Stored dataset items
********

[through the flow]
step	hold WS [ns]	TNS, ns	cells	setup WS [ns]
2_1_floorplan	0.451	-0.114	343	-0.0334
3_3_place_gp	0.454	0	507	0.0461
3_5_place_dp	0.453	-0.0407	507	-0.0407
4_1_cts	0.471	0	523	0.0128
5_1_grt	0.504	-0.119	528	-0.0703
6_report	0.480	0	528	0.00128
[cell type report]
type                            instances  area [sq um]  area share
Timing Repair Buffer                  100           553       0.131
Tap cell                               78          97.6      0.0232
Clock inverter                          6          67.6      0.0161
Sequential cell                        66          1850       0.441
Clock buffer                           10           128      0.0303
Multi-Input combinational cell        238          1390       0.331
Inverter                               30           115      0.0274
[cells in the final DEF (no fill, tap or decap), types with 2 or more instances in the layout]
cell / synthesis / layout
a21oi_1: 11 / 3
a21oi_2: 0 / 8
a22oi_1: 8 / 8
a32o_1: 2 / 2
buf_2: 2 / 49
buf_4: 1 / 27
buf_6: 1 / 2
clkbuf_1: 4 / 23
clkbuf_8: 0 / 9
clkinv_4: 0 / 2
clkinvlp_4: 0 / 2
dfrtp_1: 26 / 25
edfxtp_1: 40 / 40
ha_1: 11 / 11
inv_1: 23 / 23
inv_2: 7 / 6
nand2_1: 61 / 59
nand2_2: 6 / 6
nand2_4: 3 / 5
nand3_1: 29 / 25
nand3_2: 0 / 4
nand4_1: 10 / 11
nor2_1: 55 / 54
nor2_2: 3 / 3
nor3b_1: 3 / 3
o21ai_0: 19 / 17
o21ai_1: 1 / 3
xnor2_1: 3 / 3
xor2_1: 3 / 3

********

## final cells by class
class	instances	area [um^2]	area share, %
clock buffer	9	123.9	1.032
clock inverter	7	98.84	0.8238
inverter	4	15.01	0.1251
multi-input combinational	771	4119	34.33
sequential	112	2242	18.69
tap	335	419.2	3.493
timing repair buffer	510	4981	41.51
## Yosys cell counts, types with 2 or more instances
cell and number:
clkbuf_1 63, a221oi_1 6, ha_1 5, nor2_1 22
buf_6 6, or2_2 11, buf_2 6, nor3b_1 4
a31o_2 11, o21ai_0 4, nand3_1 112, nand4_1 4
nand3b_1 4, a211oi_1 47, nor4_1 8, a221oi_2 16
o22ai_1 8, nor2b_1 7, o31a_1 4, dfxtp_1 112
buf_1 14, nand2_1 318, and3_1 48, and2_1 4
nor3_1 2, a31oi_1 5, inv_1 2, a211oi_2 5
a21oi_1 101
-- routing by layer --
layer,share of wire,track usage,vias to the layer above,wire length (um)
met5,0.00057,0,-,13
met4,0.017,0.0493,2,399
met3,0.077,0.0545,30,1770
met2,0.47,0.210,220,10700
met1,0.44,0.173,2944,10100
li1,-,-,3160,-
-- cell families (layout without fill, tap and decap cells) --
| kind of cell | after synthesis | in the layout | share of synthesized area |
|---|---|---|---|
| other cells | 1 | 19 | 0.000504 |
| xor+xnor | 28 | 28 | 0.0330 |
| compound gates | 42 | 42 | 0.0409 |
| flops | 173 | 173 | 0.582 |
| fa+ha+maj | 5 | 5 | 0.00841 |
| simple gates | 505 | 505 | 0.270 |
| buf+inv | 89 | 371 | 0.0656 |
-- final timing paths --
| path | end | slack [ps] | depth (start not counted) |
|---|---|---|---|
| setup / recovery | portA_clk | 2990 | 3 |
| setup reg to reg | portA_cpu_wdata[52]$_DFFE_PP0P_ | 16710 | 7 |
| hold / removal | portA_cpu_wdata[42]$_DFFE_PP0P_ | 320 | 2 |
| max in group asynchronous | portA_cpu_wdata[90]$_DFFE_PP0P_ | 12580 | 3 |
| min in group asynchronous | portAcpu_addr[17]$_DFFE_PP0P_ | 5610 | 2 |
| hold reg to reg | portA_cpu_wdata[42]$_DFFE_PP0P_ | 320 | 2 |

********

→ **HOW TO COMPLETE THIS TASK**
Repeat the entries above verbatim, but only from the line that has "[through the flow]" down to the line that has "[cell type report]", inclusive.

→ **TASK ANSWER**
[through the flow]
step	hold WS [ns]	TNS, ns	cells	setup WS [ns]
2_1_floorplan	0.451	-0.114	343	-0.0334
3_3_place_gp	0.454	0	507	0.0461
3_5_place_dp	0.453	-0.0407	507	-0.0407
4_1_cts	0.471	0	523	0.0128
5_1_grt	0.504	-0.119	528	-0.0703
6_report	0.480	0	528	0.00128
[cell type report]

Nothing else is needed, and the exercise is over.